In vitro transcription of mouse wild-type (CH3) and mutant (Aey69) mRNAs was performed from linearized pCS2 expression clones, using the mMESSAGE mMACHINE Transcription Kit (Ambion, ThermoFisher Scientific; Milan, Italy). For mRNA over-expression and rescue experiments, mRNAs were diluted to 25 or 50 ng/ml concentrations and injected into zebrafish zygotes, either alone or in combination with antisense morpholino oligomers. Experiments were performed in triplicate, with more than 50 embryos per condition.

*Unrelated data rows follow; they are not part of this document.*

$ cat src/rtl/changer_seq.sv
// Command sequencer: a start loads an operand, then queued bit-index commands
// toggle accumulator bits one per cycle until the job length is reached or a bad index aborts.
module changer_seq #(
  parameter int N     = 8,
  parameter int DEPTH = 4,
  parameter int LW    = 4
) (
  input  logic          i_clk,
  input  logic          i_rst,
  input  logic          i_start,
  input  logic [N-1:0]  i_a,
  input  logic [LW-1:0] i_len,
  input  logic [N-1:0]  i_b,
  input  logic          i_b_valid,
  output logic          o_b_ready,
  output logic [N-1:0]  o_out,
  output logic          o_busy,
  output logic          o_done,
  output logic          o_ERR,
  output logic [LW-1:0] o_cnt
);

  localparam int PW = $clog2(DEPTH);
  localparam int CW = PW + 1;
  localparam logic [LW-1:0] CNT_ONE  = LW'(1);
  localparam logic [PW-1:0] PTR_ONE  = PW'(1);
  localparam logic [CW-1:0] OCC_ONE  = CW'(1);
  localparam logic [CW-1:0] OCC_FULL = CW'(DEPTH);

  typedef enum logic [1:0] {
    ST_IDLE = 2'd0,
    ST_RUN  = 2'd1,
    ST_DONE = 2'd2,
    ST_ERR  = 2'd3
  } state_t;

  // Sign bit set, or magnitude not addressing a bit of the operand, is rejected.
  function automatic logic idx_bad(input logic [N-1:0] cmd);
    return cmd[N-1] || (32'(cmd[N-2:0]) >= 32'(N));
  endfunction

  function automatic logic [N-1:0] bit_mask(input logic [N-1:0] cmd);
    logic [N-1:0] m;
    m = '0;
    for (int i = 0; i < N; i++) begin
      m[i] = (32'(cmd[N-2:0]) == 32'(i));
    end
    return m;
  endfunction

  state_t        state_q, state_d;
  logic [N-1:0]  acc_q, acc_d;
  logic [LW-1:0] cnt_q, cnt_d;
  logic [LW-1:0] len_q, len_d;

  logic [N-1:0]  mem_q [DEPTH];
  logic [PW-1:0] wr_q, wr_d;
  logic [PW-1:0] rd_q, rd_d;
  logic [CW-1:0] occ_q, occ_d;

  logic          full_s;
  logic          empty_s;
  logic          push_s;
  logic          pop_s;
  logic          flush_s;
  logic [N-1:0]  head_s;

  assign full_s    = (occ_q == OCC_FULL);
  assign empty_s   = (occ_q == '0);
  assign head_s    = mem_q[rd_q];
  assign o_b_ready = !full_s && (state_q != ST_ERR) && !i_rst;
  assign push_s    = i_b_valid && o_b_ready;

  assign o_out  = acc_q;
  assign o_busy = (state_q == ST_RUN);
  assign o_done = (state_q == ST_DONE);
  assign o_ERR  = (state_q == ST_ERR);
  assign o_cnt  = cnt_q;

  // Job control: start handling, command execution and abort on a bad index.
  always_comb begin
    state_d = state_q;
    acc_d   = acc_q;
    cnt_d   = cnt_q;
    len_d   = len_q;
    pop_s   = 1'b0;
    flush_s = 1'b0;
    case (state_q)
      ST_IDLE, ST_DONE, ST_ERR: begin
        if (i_start) begin
          acc_d   = i_a;
          cnt_d   = '0;
          len_d   = i_len;
          state_d = (i_len == '0) ? ST_DONE : ST_RUN;
        end else if (state_q == ST_DONE) begin
          state_d = ST_IDLE;
        end else begin
          state_d = state_q;
        end
      end
      ST_RUN: begin
        if (empty_s) begin
          state_d = ST_RUN;
        end else if (idx_bad(head_s)) begin
          // Clearing acc on abort makes o_out read zero for the whole ERR stay.
          pop_s   = 1'b1;
          flush_s = 1'b1;
          acc_d   = '0;
          state_d = ST_ERR;
        end else begin
          pop_s = 1'b1;
          acc_d = acc_q ^ bit_mask(head_s);
          cnt_d = cnt_q + CNT_ONE;
          if (cnt_q == (len_q - CNT_ONE)) begin
            state_d = ST_DONE;
          end else begin
            state_d = ST_RUN;
          end
        end
      end
      default: begin
        state_d = ST_IDLE;
        acc_d   = '0;
        cnt_d   = '0;
      end
    endcase
  end

  // FIFO pointer and occupancy update; a flush overrides any same-cycle push.
  always_comb begin
    wr_d  = wr_q;
    rd_d  = rd_q;
    occ_d = occ_q;
    if (flush_s) begin
      wr_d  = '0;
      rd_d  = '0;
      occ_d = '0;
    end else begin
      if (push_s) begin
        wr_d = wr_q + PTR_ONE;
      end else begin
        wr_d = wr_q;
      end
      if (pop_s) begin
        rd_d = rd_q + PTR_ONE;
      end else begin
        rd_d = rd_q;
      end
      if (push_s && !pop_s) begin
        occ_d = occ_q + OCC_ONE;
      end else if (pop_s && !push_s) begin
        occ_d = occ_q - OCC_ONE;
      end else begin
        occ_d = occ_q;
      end
    end
  end

  // Control state registers.
  always_ff @(posedge i_clk or posedge i_rst) begin
    if (i_rst) begin
      state_q <= ST_IDLE;
      acc_q   <= '0;
      cnt_q   <= '0;
      len_q   <= '0;
    end else begin
      state_q <= state_d;
      acc_q   <= acc_d;
      cnt_q   <= cnt_d;
      len_q   <= len_d;
    end
  end

  // FIFO storage and pointers.
  always_ff @(posedge i_clk or posedge i_rst) begin
    if (i_rst) begin
      for (int i = 0; i < DEPTH; i++) begin
        mem_q[i] <= '0;
      end
      wr_q  <= '0;
      rd_q  <= '0;
      occ_q <= '0;
    end else begin
      if (push_s && !flush_s) begin
        mem_q[wr_q] <= i_b;
      end
      wr_q  <= wr_d;
      rd_q  <= rd_d;
      occ_q <= occ_d;
    end
  end

endmodule
$ cat config.mk
export PLATFORM = sky130hd
export DESIGN_NAME = changer_seq
export DESIGN_NICKNAME = d
export VERILOG_FILES = /design/src/rtl/changer_seq.sv
export SDC_FILE = /design/constraint.sdc
export NUM_CORES = 1
export LEC_CHECK = 0
export ABC_AREA = 1
export CORE_ASPECT_RATIO = 0.9
export CORE_MARGIN = 2
export CORE_UTILIZATION = 45
export CTS_BUF_LIST = sky130_fd_sc_hd__clkbuf_8
export DETAILED_ROUTE_END_ITERATION = 10
export GPL_TIMING_DRIVEN = 1
export PLACE_DENSITY = 0.67
export SLEW_MARGIN = 20
export SYNTH_ARGS = -nofsm -noshare
export SYNTH_HDL_FRONTEND = slang
export SYNTH_SLANG_ARGS = --single-unit
$ cat constraint.sdc
create_clock -name i_clk -period 4.42 [get_ports i_clk]
set_input_delay 0.884 -clock i_clk [delete_from_list [all_inputs] [get_ports i_clk]]
set_output_delay 0.884 -clock i_clk [all_outputs]
set_load 0.005 [all_outputs]
==> flow_summary.yaml <==
yosys:
  synth.cell_area_sq_um: 3130
  yosys.area.top_type: "dfrtp_1"
  yosys_warnings: 0
  synth.top_cells.by_area: "dfrtp_1, nand2_1, nand3_1"
  syn_inst: 399
  yosysTopAreaCellShare_pct: 45.6
  ys_ff_latch: 57
  ys_seq_area_share_pct: 45.6
  syn_avg_cell_area_sq_um: 7.84
  synthDistinctLibCells: 30
  synthesis.nets: 430
power:
  max-vdd-ir-drop_mv: 0.330
  p_per_area_nw_per_um2: 738
  leakagePower_nw: 1.84
global_routing:
  grt_max_degree: 58
  first_global_vias: 2547
  overflow: 0
  antenna_found_initial: 0
  track_usage_pct: 18.7
  grt_pass1_wl_mm: 11.6
clocking:
  clk_latency_ns: 0.33
  holdBufCountCts: 0
  clk_path_buf_depth: 2
  cts-htree-levels: 3
  post_cts_buffers: 0
  post_cts_resized: 0
  root_buffer: "clkbuf_8"
  cts_buffers: 9
  path_clk_slew_ns: 0.06
  tritoncts: "done"
  numClockSinks: 57
worst_setup_path:
  crit_fanout: 2
  cp.required_ns: 3.54
  arrival_ns: 1.94
  crit_type: "in2out"
  cp-start-kind: "primary input"
  crit_path_end_kind: "output pin"
route:
  drc_errors: 0
  drt_first_pass_iters: 4
  drt_iter0_drc: 192
  drt-vias-per-instance: 4.96
  wl_mm: 6.57
  vias: 2663
  ant_nets: 0
  post_drt_wl_per_cell_um: 12.2
final_layout:
  drive_gt1_share_pct: 8.50
  num_antenna_cells: 0
  area.growth.synth_to_final_pct: 20.6
  multi_input_area_sq_um: 1470
  fillers: 631
  regArea_sq_um: 1430
  final_common_cell: "nand2_1"
  nets: 473
  layout_common_cells: "nand2_1, dfrtp_1, inv_1"
placed_design:
  place_hpwl_mm: 4.69
  place_congestion: 0.844
  port_buffers: 39
sta:
  max_freq_mhz: 354
  finalCriticalPeriod_ns: 2.82
  finClkSkew_ns: 0.00946
  setup_violations: 0
  relSlewSlack_pct: 51.9
  hold_violations: 0
  worstMarginPinSlew_ns: 0.722
  period_share_pct: 63.8
  holdWs_ns: 0.485
  maxSlewViolCount: 0
  rsz0062_at_grt: "false"
  tns_ns: 0
die:
  die_width_um: 91.9
  rows: 28
  core-area_sq_um: 6660
  die_y_um: 83.1
  dieArea_sq_um: 7630
  initial_core_util_pct: 47.0
  pin_count: 40
outcome:
  outcome: "complete, no violations"
hold_path:
  min_path_type: "reg2reg"
run:
  cap_violations: 0
==> through the flow <==
stage	power [mW]	area, sq um	std cells	util, %	worst slack, ns
floorplan	1.94	3130	399	-	0.946
global placement	2.26	3560	521	53.6	1.61
detailed placement	2.30	3560	521	53.6	1.60
CTS	2.81	3770	537	56.7	1.59
global route	3.06	3770	537	56.7	1.53
finish	2.78	3770	537	56.7	1.60
==> power breakdown <==
part           leakage (nW)  switching (mW)  total (mW)  internal (mW)
logic                 0.997           0.797        1.34          0.539
registers             0.729           0.188       0.946          0.758
clock network         0.115           0.200       0.501          0.302
total                  1.84            1.18        2.78           1.60
==> area by class of cell <==
| cell class | instances | area share, % |
|---|---|---|
| Multi-Input combinational cell | 291 | 38.9 |
| Sequential cell | 57 | 37.8 |
| Timing Repair Buffer | 40 | 10.5 |
| Clock buffer | 12 | 4.38 |
| Inverter | 43 | 4.28 |
| Tap cell | 90 | 2.99 |
| Clock inverter | 4 | 1.13 |
==> cells in the mapped netlist (all sizes together) <==
cell type,n
xor2,3
fa,1
xnor2,6
o21ai,38
nand2,132
clkbuf,1
nand3b,1
o211ai,1
inv,42
nor3,2
o21a,1
clkinv,1
a21oi,19
ha,6
nand4,4
nor4,1
nor2,37
nand3,39
buf,7
dfrtp,57
==> final timing paths <==
| kind | from | end | slack, ns | cells after the start |
|---|---|---|---|---|
| worst max-delay path | i_rst | o_b_ready | 1.60 | 3 |
| worst min-delay path | mem_q[23] | mem_q[23] | 0.49 | 2 |
| worst max register to register | state_q[1] | occ_q[2] | 2.02 | 9 |
| worst min register to register | mem_q[23] | mem_q[23] | 0.49 | 2 |
| max in group asynchronous | i_rst | mem_q[18] | 2.82 | 3 |
| min in group asynchronous | i_rst | len_q[1] | 1.12 | 3 |
==> metal layers <==
| metal | track usage [%] | vias to the layer above | wire, um |
|---|---|---|---|
| met5 | 0 | - | 0 |
| met3 | 5.26 | 5 | 272 |
| met4 | 4.07 | 0 | 36 |
| met2 | 29.7 | 50 | 3080 |
| li1 | - | 1369 | - |
| met1 | 25.5 | 1239 | 3180 |
==> critical path, cell delays in order <==
cell,delay [ns]
clkdlybuf4s50_1,0.43
nor2_1,0.12
clkdlybuf4s50_1,0.51
==> registers in the layout (all words and copies together), names as in the netlist <==
signal,count
len_q,4
state_q,2
occ_q,3
o_out,8
o_cnt,4
mem_q,32
rd_q,2
wr_q,2
==> kinds of logic (layout without fill, tap and decap cells) <==
family / after synthesis / after routing / synth area share, %
flops: 57 / 57 / 45.6
xor+xnor: 9 / 9 / 2.52
buf+inv: 51 / 99 / 7.48
simple gates: 216 / 216 / 31.0
compound gates: 59 / 59 / 10.3
fa+ha+maj: 7 / 7 / 3.04
No activity file was read; power rests on OpenSTA's default activity.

Whole-mount in situ hybridization (WISH)

The following riboprobes were used in WISH experiments: the lens marker cryba2b (ZFIN ID: ZDB-GENE-040718-324) and the retinal marker isl1 (ZFIN ID: ZDB-GENE-980526-112). The cryba2b cDNA was obtained from the IRBOp991H0348D clone (Source Bioscience Genome Cube), subcloned into a pCRII TOPO vector (Stratagene, Agilent Technologies, Milan, Italy), linearized with KpnI (Promega, Milan, Italy) and transcribed using DIG- or FLUO-labelling mix and T7 RNA polymerase (Roche, Monza, Italy). The isl1 probe (Appel et al., 1995; Tokumoto et al., 1995) was transcribed from a pBS KS + clone (insert: +1 to +2265; NM_130,962), linearized with XbaI (Promega) and transcribed using DIG- or FLUO-labelling mix and T3 RNA polymerase, (Roche). WISH was performed on zebrafish embryos, previously fixed with 4% PFA/PBS and stored in 100% methanol, following standard protocols (Thisse and Thisse, 2008). For two-colour fluorescent WISH (Lauter et al., 2011), the alkaline phosphatase substrates Fast Red and Fast Blue (Sigma) were used, emitting in the red and far red, respectively. At least 20 embryos per condition were processed in a single tube. For signal comparison, control and treated embryos were co-processed and co-stained in the same tube; controls were recognized by tail tip excision, performed after PFA-fixation and before WISH. All experiments were performed in triplicates.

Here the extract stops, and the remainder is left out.